Monday, May 29, 2017
|ice cream cones|
We got up and had pancakes and then spent then next hours and hours poolside.
We walked to the little park near our house to play and then PJ had to go to the bathroom so S and I walked back with her. Just then R drove up in the jeep from a meeting so Penn, Z and I jumped in the jeep and drove around the corner with him. No sooner had we pulled into the garage when Z took a leap out and landed with a yelp! Oh No!
We ended up going to the vet who thinks she tore her ACL (the doggie equivalent although I can't remember what it's called). She's on some meds for a week to see what happens then we go back for x-rays and maybe surgery:( Poor baby puppy princess. I am very upset for her.
Saturday, May 27, 2017
We got home and everyone was ready to swim, and swim and swim.
So we hopped in the car and went. Dani and Moe stayed home to nap (Dani has an upset stomach today) and Mom's friend Sister Ferrari came to visit her so those three didn't come and the rest of us did.
Friday, May 26, 2017
I spent the day getting ready. After school the kids helped and then around dinner time they arrived.
Hannah and I made a delicious dinner.
Thursday, May 25, 2017
The boys were at our house swimming. Except Ethan and Noah, they were at soccer practice. (the tournament team not the travel team or the AYSO team...soccer never ends)
Fast forward to Monday night practice. I take him out to the field and wait to talk to the coach and say "hey you want him here right? Knowing we will not play on Sundays?" and he's like yes, yes we want him.
Then after practice Rob picks him up and the coach says, "Ethan's great! we love how he plays, we want him on the team...BUT we need you to compromise a little and play on Sundays sometimes and we need you to sign the contract that says you will put soccer first, above family activities, other sports, church activities or he can't play". So Rob called me and we were heartbroken for our good boy who has so many talents. Rob doesn't want to tell him about it alone and when they get home we talk to him together and tell him the bad news. Which he takes really well. He says "I can't chose soccer over Sunday" and we move on.

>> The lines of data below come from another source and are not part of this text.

[src/hw/rtl/vrt_datapath.sv]
// ----------------------------------------------------------------------------
// vrt_datapath
// Ramp state, shared radix-2 divider, shared multiplier, curve table and
// the registered result word.
// ----------------------------------------------------------------------------
module vrt_datapath #(
    parameter int TIME_BITS     = 24,
    parameter int CURVE_ENTRIES = 256
) (
    input  logic                                 i_clk,
    input  logic                                 i_rst_n,
    input  vrt_pkg::t_cmd                        i_cmd,
    input  vrt_pkg::t_kind                       i_kind,
    input  logic        [vrt_pkg::DELTA_W-1:0]   i_delta_ms,
    input  logic signed [vrt_pkg::VALUE_W-1:0]   i_start_value,
    input  logic signed [vrt_pkg::VALUE_W-1:0]   i_end_value,
    input  logic        [vrt_pkg::DUR_W-1:0]     i_duration_ms,
    input  logic                                 i_curve_log,
    input  logic                                 i_out_ready,
    output vrt_pkg::t_status                     o_status,
    output logic                                 o_valid,
    output logic signed [vrt_pkg::VALUE_W-1:0]   o_value,
    output logic signed [vrt_pkg::VALUE_W-1:0]   o_change,
    output logic                                 o_running,
    output logic                                 o_done_res,
    output logic        [vrt_pkg::DUR_W-1:0]     o_elapsed_ms,
    output logic        [vrt_pkg::DUR_W-1:0]     o_remaining_ms
);

    localparam int IW = $clog2(CURVE_ENTRIES);
    localparam int CW = ((TIME_BITS > vrt_pkg::DUR_W) ? TIME_BITS : vrt_pkg::DUR_W) + 1;
    localparam int PW = TIME_BITS + IW + 17;
    localparam int NW = (PW > vrt_pkg::ACC_W) ? PW : vrt_pkg::ACC_W;
    localparam int KW = $clog2(NW);
    localparam int AW = vrt_pkg::ACC_W;
    localparam int HW = AW / 2;
    localparam logic [63:0] Q30_ONE = 64'd1 << 30;

    // log2 of a Q30 value in [1,16), result in Q.32 (elaboration only)
    function automatic logic [63:0] log2_q32(input logic [63:0] m_in);
        logic [63:0] m;
        logic [63:0] ip;
        logic [63:0] f;
        m  = m_in;
        ip = 64'd0;
        f  = 64'd0;
        for (int j = 0; j < 4; j++) begin
            if (m >= 2 * Q30_ONE) begin
                m  = m >> 1;
                ip = ip + 64'd1;
            end
        end
        for (int k = 0; k < 32; k++) begin
            m = (m * m) >> 30;
            f = f << 1;
            if (m >= 2 * Q30_ONE) begin
                m = m >> 1;
                f = f | 64'd1;
            end
        end
        return (ip << 32) | f;
    endfunction

    localparam logic [63:0] L11 = log2_q32(64'd11 << 30);

    typedef logic [15:0] t_curve [CURVE_ENTRIES];

    function automatic t_curve make_curve();
        t_curve      tbl;
        logic [63:0] v;
        logic [63:0] l;
        for (int i = 0; i < CURVE_ENTRIES; i++) begin
            v      = Q30_ONE + ((64'(10 * i)) << 30) / CURVE_ENTRIES;
            l      = log2_q32(v);
            tbl[i] = 16'((l * 64'd65536 + L11 / 2) / L11);
        end
        return tbl;
    endfunction

    localparam t_curve CURVE_TBL = make_curve();

    // state
    vrt_pkg::t_kind               r_kind;
    logic [vrt_pkg::DELTA_W-1:0]  r_delta;
    logic                         r_active;
    logic                         r_finished;
    logic [AW-1:0]                r_accum;
    logic [vrt_pkg::VALUE_W-1:0]  r_prior;
    logic [AW-1:0]                r_step;
    logic [TIME_BITS-1:0]         r_time;
    logic signed [32:0]           r_span;
    // divider
    logic [vrt_pkg::DUR_W:0]      r_rem;
    logic [NW-1:0]                r_quo;
    logic [vrt_pkg::DUR_W-1:0]    r_dsr;
    logic [KW-1:0]                r_cnt;
    logic                         r_neg;
    // curve interpolation / multiplier
    logic [16:0]                  r_t0;
    logic [16:0]                  r_t1;
    logic [15:0]                  r_frac;
    logic signed [17:0]           r_y;
    logic signed [51:0]           r_prod;
    logic [39:0]                  r_lo;
    // result word
    logic                         r_o_valid;
    logic [vrt_pkg::VALUE_W-1:0]  r_o_value;
    logic [vrt_pkg::VALUE_W-1:0]  r_o_change;
    logic                         r_o_running;
    logic                         r_o_done;
    logic [vrt_pkg::DUR_W-1:0]    r_o_elapsed;
    logic [vrt_pkg::DUR_W-1:0]    r_o_remaining;

    logic signed [32:0]           span_w;
    logic [32:0]                  span_mag;
    logic [CW:0]                  t_sum;
    logic [TIME_BITS-1:0]         t_new;
    logic                         tick_end;
    logic [vrt_pkg::DUR_W:0]      div_sh;
    logic                         div_bit;
    logic signed [33:0]           mul_a;
    logic signed [17:0]           mul_b;
    logic signed [51:0]           mul_p;
    logic signed [17:0]           t_diff;
    logic [NW-17:0]               pos_hi;
    logic [IW-1:0]                idx;
    logic [IW-1:0]                idx1;
    logic [vrt_pkg::VALUE_W-1:0]  cur_val;
    logic                         out_free;

    assign span_w   = 33'(i_end_value) - 33'(i_start_value);
    assign span_mag = span_w[32] ? 33'(-span_w) : 33'(span_w);

    // saturating elapsed time
    assign t_sum = (CW + 1)'(r_time) + (CW + 1)'(r_delta);
    assign t_new = (t_sum > (CW + 1)'({TIME_BITS{1'b1}})) ? {TIME_BITS{1'b1}}
                                                          : TIME_BITS'(t_sum);
    assign tick_end = CW'(t_new) >= CW'(i_duration_ms);

    // one restoring divide step per cycle
    assign div_sh  = {r_rem[vrt_pkg::DUR_W-1:0], r_quo[NW-1]};
    assign div_bit = div_sh >= {1'b0, r_dsr};

    assign t_diff = 18'(r_t1) - 18'(r_t0);

    always_comb begin
        mul_a = '0;
        mul_b = '0;
        case (i_cmd.op)
            vrt_pkg::OP_MUL_LO: begin
                mul_a = {10'd0, r_step[HW-1:0]};
                mul_b = {2'd0, r_delta};
            end
            vrt_pkg::OP_MUL_HI: begin
                mul_a = {{10{r_step[AW-1]}}, r_step[AW-1:HW]};
                mul_b = {2'd0, r_delta};
            end
            vrt_pkg::OP_INTERP: begin
                mul_a = {{16{t_diff[17]}}, t_diff};
                mul_b = {2'd0, r_frac};
            end
            vrt_pkg::OP_SPAN: begin
                mul_a = {r_span[32], r_span};
                mul_b = r_y;
            end
            default: begin
                mul_a = '0;
                mul_b = '0;
            end
        endcase
    end

    assign mul_p = mul_a * mul_b;

    assign pos_hi = r_quo[NW-1:16];
    assign idx    = (pos_hi >= (NW - 16)'(CURVE_ENTRIES)) ? IW'(CURVE_ENTRIES - 1)
                                                          : IW'(pos_hi);
    assign idx1   = (idx == IW'(CURVE_ENTRIES - 1)) ? idx : IW'(idx + 1'b1);

    assign cur_val  = r_accum[vrt_pkg::FRAC_SH +: vrt_pkg::VALUE_W];
    assign out_free = !r_o_valid || i_out_ready;

    always_ff @(posedge i_clk) begin
        if (!i_rst_n) begin
            r_active   <= 1'b0;
            r_finished <= 1'b0;
            r_time     <= '0;
            r_accum    <= '0;
            r_prior    <= '0;
            r_step     <= '0;
            r_cnt      <= '0;
            r_kind     <= vrt_pkg::KIND_START;
        end else begin
            case (i_cmd.op)
                vrt_pkg::OP_LOAD: begin
                    r_kind  <= i_kind;
                    r_delta <= i_delta_ms;
                end
                vrt_pkg::OP_START: begin
                    r_time     <= '0;
                    r_accum    <= AW'({i_start_value, {vrt_pkg::FRAC_SH{1'b0}}})
                                  | {{(AW - vrt_pkg::VALUE_W - vrt_pkg::FRAC_SH)
                                      {i_start_value[vrt_pkg::VALUE_W-1]}},
                                     {(vrt_pkg::VALUE_W + vrt_pkg::FRAC_SH){1'b0}}};
                    r_prior    <= i_start_value;
                    r_step     <= '0;
                    r_active   <= 1'b1;
                    r_finished <= 1'b0;
                    r_span     <= span_w;
                    r_rem      <= '0;
                    r_quo      <= NW'({span_mag, {vrt_pkg::FRAC_SH{1'b0}}});
                    r_dsr      <= i_duration_ms;
                    r_neg      <= span_w[32];
                    r_cnt      <= '0;
                end
                vrt_pkg::OP_TICK: begin
                    if (tick_end) begin
                        r_time     <= TIME_BITS'(i_duration_ms);
                        r_accum    <= AW'({i_end_value, {vrt_pkg::FRAC_SH{1'b0}}})
                                      | {{(AW - vrt_pkg::VALUE_W - vrt_pkg::FRAC_SH)
                                          {i_end_value[vrt_pkg::VALUE_W-1]}},
                                         {(vrt_pkg::VALUE_W + vrt_pkg::FRAC_SH){1'b0}}};
                        r_prior    <= i_end_value;
                        r_active   <= 1'b0;
                        r_finished <= 1'b1;
                    end else begin
                        r_prior <= cur_val;
                        r_time  <= t_new;
                        // curve position numerator: t * N * 2^16
                        r_quo   <= (NW'(t_new) * NW'(CURVE_ENTRIES)) << 16;
                        r_rem   <= '0;
                        r_dsr   <= i_duration_ms;
                        r_neg   <= 1'b0;
                        r_cnt   <= '0;
                    end
                end
                vrt_pkg::OP_STOP:  r_active   <= 1'b0;
                vrt_pkg::OP_CLEAR: r_finished <= 1'b0;
                vrt_pkg::OP_DIV: begin
                    r_rem <= div_bit ? (div_sh - {1'b0, r_dsr}) : div_sh;
                    r_quo <= {r_quo[NW-2:0], div_bit};
                    r_cnt <= KW'(r_cnt + 1'b1);
                end
                vrt_pkg::OP_SET_STEP: begin
                    r_step <= r_neg ? AW'(-r_quo[AW-1:0]) : r_quo[AW-1:0];
                end
                vrt_pkg::OP_MUL_LO: r_prod <= mul_p;
                vrt_pkg::OP_MUL_HI: begin
                    r_lo   <= r_prod[39:0];
                    r_prod <= mul_p;
                end
                vrt_pkg::OP_ACC_LIN: begin
                    r_accum <= r_accum + {r_prod[AW-HW-1:0], {HW{1'b0}}}
                               + {{(AW - 40){1'b0}}, r_lo};
                end
                vrt_pkg::OP_TBL: begin
                    r_t0   <= {1'b0, CURVE_TBL[idx]};
                    r_t1   <= (idx == IW'(CURVE_ENTRIES - 1)) ? 17'd65536
                                                              : {1'b0, CURVE_TBL[idx1]};
                    r_frac <= r_quo[15:0];
                end
                vrt_pkg::OP_INTERP: r_prod <= mul_p;
                vrt_pkg::OP_YSUM: begin
                    r_y <= 18'(r_t0) + 18'(r_prod >>> 16);
                end
                vrt_pkg::OP_SPAN: r_prod <= mul_p;
                vrt_pkg::OP_LOG_ACC: begin
                    r_accum <= AW'(signed'({i_start_value, {vrt_pkg::FRAC_SH{1'b0}}}))
                               + AW'(r_prod >>> 1);
                end
                default: begin
                    r_active <= r_active;
                end
            endcase
        end
    end

    // result word
    always_ff @(posedge i_clk) begin
        if (!i_rst_n) begin
            r_o_valid <= 1'b0;
        end else if (i_cmd.result) begin
            r_o_valid <= 1'b1;
        end else if (i_out_ready) begin
            r_o_valid <= 1'b0;
        end
    end

    always_ff @(posedge i_clk) begin
        if (i_cmd.result) begin
            r_o_value     <= r_active ? cur_val : i_start_value;
            r_o_change    <= r_active ? (cur_val - r_prior) : '0;
            r_o_running   <= r_active;
            r_o_done      <= r_finished;
            r_o_elapsed   <= vrt_pkg::DUR_W'(r_time);
            r_o_remaining <= (CW'(i_duration_ms) > CW'(r_time))
                             ? vrt_pkg::DUR_W'(CW'(i_duration_ms) - CW'(r_time)) : '0;
        end
    end

    assign o_valid        = r_o_valid;
    assign o_value        = r_o_value;
    assign o_change       = r_o_change;
    assign o_running      = r_o_running;
    assign o_done_res     = r_o_done;
    assign o_elapsed_ms   = r_o_elapsed;
    assign o_remaining_ms = r_o_remaining;

    assign o_status.kind      = r_kind;
    assign o_status.active    = r_active;
    assign o_status.dur_zero  = (i_duration_ms == '0);
    assign o_status.tick_end  = tick_end;
    assign o_status.curve_log = i_curve_log;
    assign o_status.div_last  = (r_cnt == KW'(NW - 1));
    assign o_status.out_free  = out_free;

endmodule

The next day he tells me he is sad about it..of course. This is really hard. It has been hard for many years. I feel like I run around wearing an "honor the Sabbath day cape" and keep running into obstacles over it. I did not intend to be that cape wearer, it just happened as I am a raising and athlete and a man of God, those two things clash from time to time.
That said, I know this is what God wants. I know that my boy will be blessed, I don't know how or when but I know it'll come. Worshipping at the church of soccer is akin to worshipping false idols. We can not do it and stand blameless before God at the last day. So is it hard? Yes. Is it right? Yes. What other people choose to do is their business and I have no judgment about that but to quote Joshua "as for me and my house, we will serve the Lord". The thing that is sad for me is the great joy that they are missing out on. "They" being people who chose the "world" over God. They may have more fun from time to time, and in the short run, but they do not have peace and joy that comes with living the gospel. I'm so grateful that Ethan is not bitter or mad, that he obeys and does what is asked of him. I worry about him, and all the children~ are we teaching them well?, do our short comings and mistakes blind them to the truth?, are they gaining a strong and firm testimony? but I also have great hope that they are doing what is right and are being blessed and will continue on in the paths of righteousness.